The first solution is inspired by the printed page: look at the browser screen as a simple array of pixels and reproduce those pixels on a “safe” screen without any of the hidden software elements – that would be as safe as reading a printed page.
This “pixel mirroring” approach has been successfully deployed up to a certain point, but has serious limitations for the average user. It is a “one-size-fits-all” approach that makes no allowance for the actual content – whether text, image or video – whereas the hidden active content is specifically designed to improve the user experience by adapting the rendering to suit the content. So, pixel mirroring tends to slow down page loading, reduce responsiveness and makes common operations, such as printing and copy-paste, more cumbersome. Some pixel mirroring solutions try to get around these problems by using specialized browsers, plugins and additional software at the end point. This can work for certain business environments, but it adds levels of complexity that go against the whole quick access benefits of Internet connectivity.
A newer approach uses the “Document Object Model” (DOM) to allow for the actual content type and the dynamic manner it is represented in the browser. “DOM Mirroring” means that the isolating process actively monitors the currently loaded page tab for changes, translates those changes into DOM commands (without the underlying active content) and sends those commands to the end user’s device, so the user’s “safe” page automatically updates in sync with the original. For example: instead of sending a Flash video to the end point, the same movie will be sent as crisp, suitable quality HTML5, while non-active safe elements are simply transmitted as they are. All the natively available fonts can be reproduced at the end point, so the whole page looks, feels and behaves just as it should. When it comes to printing, this DOM Mirroring approach allows the document to reflow to suit the local printer – unlike the pixel mirroring approach that freezes the page as a rigid array of pixels.

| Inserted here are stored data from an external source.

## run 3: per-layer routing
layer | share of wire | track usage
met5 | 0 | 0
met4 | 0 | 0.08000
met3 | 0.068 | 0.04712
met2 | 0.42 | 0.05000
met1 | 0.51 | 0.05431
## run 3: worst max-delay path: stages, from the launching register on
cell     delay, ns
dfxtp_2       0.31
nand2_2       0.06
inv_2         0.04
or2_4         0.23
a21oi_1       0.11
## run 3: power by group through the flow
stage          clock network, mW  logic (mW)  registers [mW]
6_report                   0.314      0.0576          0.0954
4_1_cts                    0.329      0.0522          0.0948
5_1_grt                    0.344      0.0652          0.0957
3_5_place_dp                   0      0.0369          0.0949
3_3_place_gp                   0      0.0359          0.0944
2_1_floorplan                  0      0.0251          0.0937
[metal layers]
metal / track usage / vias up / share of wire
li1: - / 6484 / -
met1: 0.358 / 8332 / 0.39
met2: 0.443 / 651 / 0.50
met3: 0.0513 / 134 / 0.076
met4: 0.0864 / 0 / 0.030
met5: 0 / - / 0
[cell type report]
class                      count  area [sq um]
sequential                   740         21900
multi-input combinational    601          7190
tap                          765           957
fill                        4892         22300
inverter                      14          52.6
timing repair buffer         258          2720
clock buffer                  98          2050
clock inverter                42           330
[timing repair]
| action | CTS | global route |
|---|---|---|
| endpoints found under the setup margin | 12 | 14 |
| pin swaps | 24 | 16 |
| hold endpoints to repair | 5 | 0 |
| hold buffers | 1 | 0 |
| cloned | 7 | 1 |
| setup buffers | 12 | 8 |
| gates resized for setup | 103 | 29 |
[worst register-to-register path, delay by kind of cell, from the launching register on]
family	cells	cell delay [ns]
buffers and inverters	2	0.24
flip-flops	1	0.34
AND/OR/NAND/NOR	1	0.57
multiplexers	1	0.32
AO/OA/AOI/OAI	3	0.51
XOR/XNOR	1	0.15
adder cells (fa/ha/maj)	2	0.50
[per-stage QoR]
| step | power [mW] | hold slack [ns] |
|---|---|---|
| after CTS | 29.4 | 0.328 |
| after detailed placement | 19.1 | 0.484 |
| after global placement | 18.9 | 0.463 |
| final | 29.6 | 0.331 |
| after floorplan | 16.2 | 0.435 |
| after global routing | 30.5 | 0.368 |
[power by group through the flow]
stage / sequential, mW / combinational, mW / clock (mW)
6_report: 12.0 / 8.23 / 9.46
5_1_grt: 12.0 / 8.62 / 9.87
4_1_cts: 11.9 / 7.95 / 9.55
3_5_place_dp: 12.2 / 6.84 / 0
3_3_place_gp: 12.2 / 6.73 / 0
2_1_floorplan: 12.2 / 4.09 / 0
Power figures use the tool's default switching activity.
**config.mk**
```make
export PLATFORM = sky130hd
export DESIGN_NAME = irq_regs
export DESIGN_NICKNAME = d
export VERILOG_FILES = /design/src/rtl/irq_regs_pkg.sv /design/src/rtl/irq_addr_decode.sv /design/src/rtl/irq_src_bank.sv /design/src/rtl/irq_mask_bank.sv /design/src/rtl/irq_rd_port.sv /design/src/rtl/irq_regs.sv
export SDC_FILE = /design/constraint.sdc
export NUM_CORES = 1
export LEC_CHECK = 0
export ABC_AREA = 1
export BUFFER_PORTS_ARGS = -buffer_cell sky130_fd_sc_hd__buf_2
export CORE_MARGIN = 2
export CORE_UTILIZATION = 33
export DETAILED_ROUTE_END_ITERATION = 12
export GPL_ROUTABILITY_DRIVEN = 0
export GPL_TIMING_DRIVEN = 0
export HOLD_SLACK_MARGIN = 0.1
export PLACE_DENSITY = 0.91
export SYNTH_ARGS = -nofsm -noshare
export SYNTH_HDL_FRONTEND = slang
export SYNTH_SLANG_ARGS = --single-unit
```
**constraint.sdc**
```tcl
create_clock -name clk -period 1.4 [get_ports clk]
set_input_delay 0.28 -clock clk [delete_from_list [all_inputs] [get_ports clk]]
set_output_delay 0.28 -clock clk [all_outputs]
set_load 0.03 [all_outputs]
```
<file path="config.mk">
export PLATFORM = sky130hd
export DESIGN_NAME = spi_port
export DESIGN_NICKNAME = d
export VERILOG_FILES = /design/src/rtl/spi_port.sv
export SDC_FILE = /design/constraint.sdc
export NUM_CORES = 1
export LEC_CHECK = 0
export BUFFER_PORTS_ARGS = -buffer_cell sky130_fd_sc_hd__buf_4
export CAP_MARGIN = 10
export CORE_MARGIN = 2
export CORE_UTILIZATION = 45
export CTS_CLUSTER_SIZE = 25
export DETAILED_ROUTE_END_ITERATION = 8
export SYNTH_ARGS = -nofsm -noshare
export SYNTH_HDL_FRONTEND = slang
export SYNTH_SLANG_ARGS = --single-unit
</file>
<file path="constraint.sdc">
create_clock -name clk -period 2.8 [get_ports clk]
set_clock_uncertainty 0.1 [all_clocks]
set_input_delay 0.56 -clock clk [delete_from_list [all_inputs] [get_ports clk]]
set_output_delay 0.56 -clock clk [all_outputs]
set_load 0.01 [all_outputs]
</file>
## src/rtl/sif_pkg.sv

```systemverilog
package sif_pkg;
  localparam int BYTE_W = 8;
  localparam int LOC_W  = 4;
  localparam int BIT_W  = $clog2(BYTE_W);

  typedef enum logic [1:0] {ST_INSTR, ST_WR, ST_RD} sif_state_t;

  function automatic logic pick_bit(input logic [BYTE_W-1:0] b,
                                    input logic [BIT_W-1:0] idx,
                                    input logic lsbf);
    logic [BIT_W-1:0] rev;
    rev = BIT_W'(BYTE_W - 1) - idx;
    return lsbf ? b[idx] : b[rev];
  endfunction
endpackage

```

## src/rtl/sif_sync.sv

```systemverilog
module sif_sync #(
  parameter int W      = 1,
  parameter int STAGES = 2,
  parameter logic [W-1:0] RST_VAL = '0
) (
  input  logic         clk,
  input  logic         rst,
  input  logic [W-1:0] d,
  output logic [W-1:0] q
);
  logic [W-1:0] stg [STAGES];

  always_ff @(posedge clk) begin
    if (rst) stg[0] <= RST_VAL;
    else     stg[0] <= d;
  end

  for (genvar i = 1; i < STAGES; i++) begin : g_stage
    always_ff @(posedge clk) begin
      if (rst) stg[i] <= RST_VAL;
      else     stg[i] <= stg[i-1];
    end
  end

  assign q = stg[STAGES-1];
endmodule

```

## src/rtl/sif_timeout.sv

```systemverilog
module sif_timeout #(
  parameter int LIMIT = 250000
) (
  input  logic clk,
  input  logic rst,
  input  logic activity,
  output logic fire
);
  localparam int CW = $clog2(LIMIT + 1);
  localparam logic [CW-1:0] LIM   = CW'(LIMIT);
  localparam logic [CW-1:0] LIM_M = CW'(LIMIT - 1);

  logic [CW-1:0] cnt;

  always_ff @(posedge clk) begin
    if (rst || activity) cnt <= '0;
    else if (cnt != LIM) cnt <= cnt + 1'b1;
  end

  assign fire = (cnt == LIM_M) && !activity;

  assert_cnt_bound_R11: assert property (@(posedge clk) disable iff (rst)
    cnt <= LIM);
endmodule

```

## src/rtl/sif_engine.sv

```systemverilog
module sif_engine
  import sif_pkg::*;
(
  input  logic              clk,
  input  logic              rst,
  input  logic              sck_rise,
  input  logic              sck_fall,
  input  logic              cs_n_s,
  input  logic              sd_s,
  input  logic              abort,
  input  logic              addr_down,
  input  logic              lsb_first,
  input  logic [BYTE_W-1:0] rdata,
  output logic [LOC_W-1:0]  loc,
  output logic [BYTE_W-1:0] wdata,
  output logic              we,
  output logic              sd_out,
  output logic              sd_oe
);
  sif_state_t        st;
  logic [BIT_W-1:0]  bitcnt;
  logic [BYTE_W-1:0] sh_in;
  logic [BYTE_W-1:0] rbyte;
  logic [1:0]        left;
  logic              load_pend;

  logic              fall_ok, rise_ok, last_bit;
  logic [BYTE_W-1:0] msb_byte, data_byte;
  logic [LOC_W-1:0]  loc_next;

  assign fall_ok   = sck_fall && !cs_n_s;
  assign rise_ok   = sck_rise && !cs_n_s;
  assign last_bit  = (bitcnt == BIT_W'(BYTE_W - 1));
  assign msb_byte  = {sh_in[BYTE_W-2:0], sd_s};
  assign data_byte = lsb_first ? {sd_s, sh_in[BYTE_W-1:1]} : msb_byte;
  assign loc_next  = addr_down ? loc - 1'b1 : loc + 1'b1;

  always_ff @(posedge clk) begin
    if (rst) begin
      st        <= ST_INSTR;
      bitcnt    <= '0;
      sh_in     <= '0;
      rbyte     <= '0;
      left      <= '0;
      load_pend <= 1'b0;
      loc       <= '0;
      wdata     <= '0;
      we        <= 1'b0;
      sd_out    <= 1'b0;
      sd_oe     <= 1'b0;
    end else begin
      we <= 1'b0;
      if (abort) begin
        st        <= ST_INSTR;
        bitcnt    <= '0;
        load_pend <= 1'b0;
        sd_oe     <= 1'b0;
      end else begin
        if (we) loc <= loc_next;
        if (load_pend) begin
          load_pend <= 1'b0;
          rbyte     <= rdata;
          sd_out    <= pick_bit(rdata, '0, lsb_first);
          sd_oe     <= 1'b1;
        end
        case (st)
          ST_INSTR: begin
            if (cs_n_s) begin
              bitcnt <= '0;
            end else if (sck_fall) begin
              sh_in <= msb_byte;
              if (last_bit) begin
                bitcnt <= '0;
                loc    <= msb_byte[LOC_W-1:0];
                left   <= (msb_byte[6:5] == 2'b11) ? 2'd2 : msb_byte[6:5];
                if (msb_byte[7]) begin
                  st        <= ST_RD;
                  load_pend <= 1'b1;
                end else begin
                  st <= ST_WR;
                end
              end else begin
                bitcnt <= bitcnt + 1'b1;
              end
            end
          end
          ST_WR: begin
            if (fall_ok) begin
              sh_in <= data_byte;
              if (last_bit) begin
                bitcnt <= '0;
                we     <= 1'b1;
                wdata  <= data_byte;
                if (left == 2'd0) st <= ST_INSTR;
                else              left <= left - 1'b1;
              end else begin
                bitcnt <= bitcnt + 1'b1;
              end
            end
          end
          ST_RD: begin
            if (rise_ok && bitcnt != '0)
              sd_out <= pick_bit(rbyte, bitcnt, lsb_first);
            if (fall_ok) begin
              if (last_bit) begin
                bitcnt <= '0;
                if (left == 2'd0) begin
                  st    <= ST_INSTR;
                  sd_oe <= 1'b0;
                end else begin
                  left      <= left - 1'b1;
                  loc       <= loc_next;
                  load_pend <= 1'b1;
                end
              end else begin
                bitcnt <= bitcnt + 1'b1;
              end
            end
          end
          default: st <= ST_INSTR;
        endcase
      end
    end
  end

  // the strobe lasts one cycle
  assert_we_pulse_R3: assert property (@(posedge clk) disable iff (rst)
    we |=> !we);

  // location moves one step after each written byte
  assert_loc_step_R4: assert property (@(posedge clk) disable iff (rst)
    (we && !abort) |=> (loc == ($past(addr_down) ? $past(loc) - 4'd1
                                                 : $past(loc) + 4'd1)));

  // the line is driven only inside a read
  assert_oe_in_read_R8: assert property (@(posedge clk) disable iff (rst)
    sd_oe |-> (st == ST_RD));

  // a deselected instruction phase keeps no partial bits
  assert_cs_discard_R9: assert property (@(posedge clk) disable iff (rst)
    (st == ST_INSTR && cs_n_s) |=> (bitcnt == '0));
endmodule

```

## src/rtl/sreg_serial_if.sv

```systemverilog
module sreg_serial_if
  import sif_pkg::*;
#(
  parameter int TIMEOUT_CYC = 250000,
  parameter int SYNC_STAGES = 2
) (
  input  logic       clk,
  input  logic       rst,
  input  logic       sck,
  input  logic       cs_n,
  input  logic       sd_in,
  output logic       sd_out,
  output logic       sd_oe,
  input  logic       addr_down,
  input  logic       lsb_first,
  output logic [3:0] reg_addr,
  output logic [7:0] reg_wdata,
  output logic       reg_we,
  input  logic [7:0] reg_rdata
);
  logic [2:0] raw_in, syn_in;
  logic       sck_s, cs_s, sd_s, sck_q;
  logic       rise, fall, tmo_fire;

  assign raw_in = {cs_n, sck, sd_in};

  sif_sync #(.W(3), .STAGES(SYNC_STAGES), .RST_VAL(3'b100)) u_sync (
    .clk (clk), .rst (rst), .d (raw_in), .q (syn_in)
  );

  assign cs_s  = syn_in[2];
  assign sck_s = syn_in[1];
  assign sd_s  = syn_in[0];

  always_ff @(posedge clk) begin
    if (rst) sck_q <= 1'b0;
    else     sck_q <= sck_s;
  end

  assign rise = sck_s && !sck_q;
  assign fall = !sck_s && sck_q;

  sif_timeout #(.LIMIT(TIMEOUT_CYC)) u_tmo (
    .clk (clk), .rst (rst), .activity (rise || fall), .fire (tmo_fire)
  );

  sif_engine u_eng (
    .clk       (clk),
    .rst       (rst),
    .sck_rise  (rise),
    .sck_fall  (fall),
    .cs_n_s    (cs_s),
    .sd_s      (sd_s),
    .abort     (tmo_fire),
    .addr_down (addr_down),
    .lsb_first (lsb_first),
    .rdata     (reg_rdata),
    .loc       (reg_addr),
    .wdata     (reg_wdata),
    .we        (reg_we),
    .sd_out    (sd_out),
    .sd_oe     (sd_oe)
  );

  // a timeout releases the line on the next cycle
  assert_tmo_release_R11: assert property (@(posedge clk) disable iff (rst)
    tmo_fire |=> !sd_oe);
endmodule

```

## config.mk

```make
export PLATFORM = sky130hd
export DESIGN_NAME = sreg_serial_if
export DESIGN_NICKNAME = d
export VERILOG_FILES = /design/src/rtl/sif_pkg.sv /design/src/rtl/sif_sync.sv /design/src/rtl/sif_timeout.sv /design/src/rtl/sif_engine.sv /design/src/rtl/sreg_serial_if.sv
export SDC_FILE = /design/constraint.sdc
export NUM_CORES = 1
export LEC_CHECK = 0
export BUFFER_PORTS_ARGS = -buffer_cell sky130_fd_sc_hd__buf_2
export CAP_MARGIN = 20
export CORE_MARGIN = 3
export CORE_UTILIZATION = 37
export DETAILED_ROUTE_END_ITERATION = 10
export PLACE_DENSITY = 0.59
export SKIP_LAST_GASP = 1
export SYNTH_ARGS = -nofsm -noshare
export SYNTH_HDL_FRONTEND = slang
export SYNTH_SLANG_ARGS = --single-unit
export TNS_END_PERCENT = 1
```

## constraint.sdc

```tcl
create_clock -name clk -period 4.6 [get_ports clk]
set_input_delay 0.69 -clock clk [delete_from_list [all_inputs] [get_ports clk]]
set_output_delay 0.69 -clock clk [all_outputs]
set_load 0.05 [all_outputs]
```

==> out/results.tsv <==
stage	metric	value	unit
run_status	run status	completed	
cts	Setup Fix Bufs, Post-CTS	0	
global_route	total gr overflow	0	
critical_path	Arr. time, crit path	2.98	ns
placed_design	RD Place Congestion	0.779	
timing	final setup vio count	0	
timing	minimum clock period	2.71	ns
drt	Routed Antenna Nets	0	
timing	final hold vios	0	
global_route	GRT Resource Usage Total	0.140	
cts	CTS tree	built	
layout	FILL cells	855	
synth	Synthesis Warnings	0	
drt	Via density	5.19	
critical_path	Setup crit start kind	register	
global_route	initial antenna violation count	0	
placed_design	Post-DP Area	3590	um2
layout	area grow syn2layout	13.1	%
timing	f_max	369	MHz
floorplanning	# IOs	30	
worst_hold_path	Min-Delay Path Depth	1	
floorplanning	Core Region	8810	um2
floorplanning	DIE AREA	10400	um2
power	pwr/cell area	307	nW/um2
timing	clk_skew	0.00716	ns
layout	fin nets	420	
timing	final slew viol count	0	
synth	Synth async-reset ratio	0	
floorplanning	height of the die	102	um
synth	Post-Synthesis Net Count	396	
power	Switch Pwr	0.000253	W
cts	# H-tree levels	3	
placed_design	dpl cells	486	
run	total of max-cap violations	0	
critical_path	Critical Path Sink Type	register	
synth	Synth Register Bits	64	
cts	largest buffer count on any clock path	2	
layout	non-filler instance count after layout	503	
power	Leakage	1.52	nW
power	Switching Share	0.214	
synth	ys flop type	dfxtp_1	
drt	Detailed Route Iter0 Violations	114	
critical_path	Crit Path Max Fanout	13	
layout	final core occ	0.436	
floorplanning	site row count	34	
critical_path	Worst EP required	4.87	ns
layout	final instance area	3840	um2
cts	cell at the root of the clock tree	clkbuf_8	
cts	post-cts sizing count	0	
drt	DR WL/cell	13.3	um
layout	layout cells sized above 1	0.210	
power	part of the power in combinational logic	0.039	
global_route	vias in the first global route	2484	
floorplanning	Initial Utilization	0.386	
cts	CTS buffer count	9	
synth	synthesized cell area	3400	um2
synth	Post-synth EDFFs	0	
power	clock network fraction of total power	0.483	
drt	first-pass detailed-route iteration total	4	
power	Int Pwr	0.000927	W
power	Seq pwr share	0.479	
timing	period utilization	0.589	
synth	Post-Synthesis Cells	366	
synth	syn_area_per_cell	9.28	um2
timing	worst slew pin tran	0.806	ns
global_route	first-pass GRT wire length	11500	um
synth	fraction of the yosys area taken by sequential cells	0.377	
timing	Worst Hold Slack	0.411	ns
drt	via count	2611	
power	peak supply drop	109	uV
drt	final wirelength	6670	um
layout	Ant. Diodes	0	
cts	Worst-path clk slew	0.07	ns
cts	clk_lat worst skew	0.34	ns
timing	Max-slew headroom	0.458	
floorplanning	Die W	102	um
cts	CTS Sinks	64	
placed_design	hpwl dp	4660	um
drt	# DRC	0	
global_route	largest net degree at the start of global routing	41	
critical_path	Worst R2R Path Depth	8	
timing	RSZ-0062 raised after global routing	false	
critical_path	kind of critical path	reg2reg	
cts	Hold-fix buffers, CTS	0	
placed_design	Port Buffers	29	
synth	Netlist cell types	53	
timing	setup TNS	0	ns
worst_hold_path	Hold Path Class	reg2reg	
## worst max-delay path: stages (launching register included)
cell and delay (ns):
dfxtp_1 0.57, ha_1 0.23, ha_1 0.18, nand3b_1 0.38, a21oi_1 0.32, nor2_1 0.06
or3_2 0.47, a211o_1 0.29, a21oi_1 0.13
## Yosys cell counts, types with 7 or more instances
master	instances	share of area
nor2_1	65	0.072
dfxtp_1	64	0.38
nand2_1	24	0.027
mux2i_1	21	0.062
nand3_1	18	0.027
clkbuf_1	14	0.015
ha_1	14	0.052
inv_1	14	0.015
xor2_1	12	0.031
a211oi_2	11	0.041
a21oi_1	11	0.016
nand2b_1	10	0.018
a311oi_2	8	0.035
nor3_1	7	0.010
## path summary, 6_finish.rpt
path	start	to	slack, ns
max	u_eng.bitcnt[0]$_SDFFE_PP0P_	u_eng.left[1]$_SDFFE_PP0P_	1.89
min	u_sync.stg[0][2]$_SDFF_PP1_	u_sync.stg[1][2]$_SDFF_PP1_	0.41
max reg2reg	u_eng.bitcnt[0]$_SDFFE_PP0P_	u_eng.left[1]$_SDFFE_PP0P_	1.89
min reg2reg	u_sync.stg[0][2]$_SDFF_PP1_	u_sync.stg[1][2]$_SDFF_PP1_	0.41
## layout by cell type (no fill, tap or decap), drive strengths merged, types with 2 or more instances in the layout
cell type	Yosys	routed
nand2b	10	10
a21o	3	3
nor2b	5	5
mux2i	21	21
nor3	9	9
ha	14	14
nor2	65	65
and2	2	2
inv	14	14
a22oi	2	2
a211oi	13	13
nand3	18	18
o21ai	5	5
or2	2	2
nor4	2	2
nand3b	2	2
a21oi	12	12
or4b	2	2
a311oi	9	9
mux4	4	4
bufinv	0	2
a31oi	2	2
nor3b	3	3
nand4	5	5
o21a	2	2
o31ai	2	2
buf	4	31
xor2	12	12
clkbuf	14	12
clkinvlp	0	2
dfxtp	64	64
xnor2	5	5
nand2	25	25
and3	4	4
## flip-flops by register name, indices dropped and copies added (netlist names), 2 cells and up
| register | cells |
|---|---|
| u_eng.left | 2 |
| u_eng.wdata | 8 |
| u_eng.rbyte | 8 |
| u_sync.stg | 6 |
| u_eng.loc | 4 |
| u_eng.sh_in | 8 |
| u_tmo.cnt | 18 |
| u_eng.st | 2 |
| u_eng.bitcnt | 3 |
## power groups by stage
stage	clock, W	combinational [W]	sequential [W]
2_1_floorplan	0	0.0000336	0.000575
3_3_place_gp	0	0.0000457	0.000577
3_5_place_dp	0	0.0000462	0.000578
4_1_cts	0.000587	0.0000463	0.000565
5_1_grt	0.000610	0.0000511	0.000566
6_report	0.000569	0.0000456	0.000565
## metal layers
metal  track usage  up-vias  share of wire
li1              -     1327              -
met1         0.185     1235           0.50
met3        0.0317       14          0.029
met5             0        -              0
met4        0.0695        0          0.024
met2         0.216       35           0.44
## stage by stage
| step | power, W | setup WS (ns) |
|---|---|---|
| 2_1_floorplan | 0.000609 | 2.44 |
| 3_3_place_gp | 0.000623 | 2.04 |
| 3_5_place_dp | 0.000624 | 1.92 |
| 4_1_cts | 0.00120 | 1.90 |
| 5_1_grt | 0.00123 | 1.61 |
| 6_report | 0.00118 | 1.89 |
## logic make-up after synthesis
family | share of synthesized area
buffers and inverters | 0.0431
DFF | 0.377
muxes | 0.0917
xor gates and xnor gates | 0.0508
and+or+nand+nor | 0.231
adders and majority gates | 0.0575
AOI/OAI and AO/OA | 0.149
## layout make-up
type	instances	area [um2]	area share
Multi-Input combinational cell	270	1970	0.512
Timing Repair Buffer	31	164	0.0427
Clock buffer	12	165	0.0430
Tap cell	108	135	0.0352
Inverter	14	52.6	0.0137
Clock inverter	4	75.1	0.0195
Sequential cell	64	1280	0.334
No activity file was read; power rests on OpenSTA's default activity.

As a service, isolation takes place in the cloud within a virtual container – so there is no need to install any special hardware, browsers or other software on the users’ devices – and the resulting clean page images are solidly encrypted and transmitted via a secure web proxy. Bearing in mind the hackers’ skill at finding ways to work around even the most sophisticated defense structures, the content in the isolation process is constantly being rendered safely, before any infection can spread. As one user put it: “it’s like being given a brand new laptop every time you log in.”
Out of the bunker
This DOM mirroring isolation platform was developed in collaboration with a large national bank, JPMorgan to meet the very demanding security needs of the financial services sector. And it is proving its value, according to their Chief Information Security Officer, Rohan Amin, who says that the platform was deployed “with zero impact to users, providing a seamless user experience for our employees”.
In just two years the same technology has been successfully adopted by other critical sectors, including government, technology, healthcare, oil and gas, and it is already supported by teams in the United States, UK, Germany, Japan, Singapore and Australia to meet the growing demand.
Government in particular cannot operate from the depths of a bunker. It needs constant communication with the people and the outside world, and that must include easy, quick and reliable Internet access. Phishing attacks are constantly evolving and require extreme vigilance, but browser isolation is proving to be the surest way to protect against that flow of hidden malware. The user response is overwhelmingly positive, and both morale and productivity benefit from a clean Internet experience.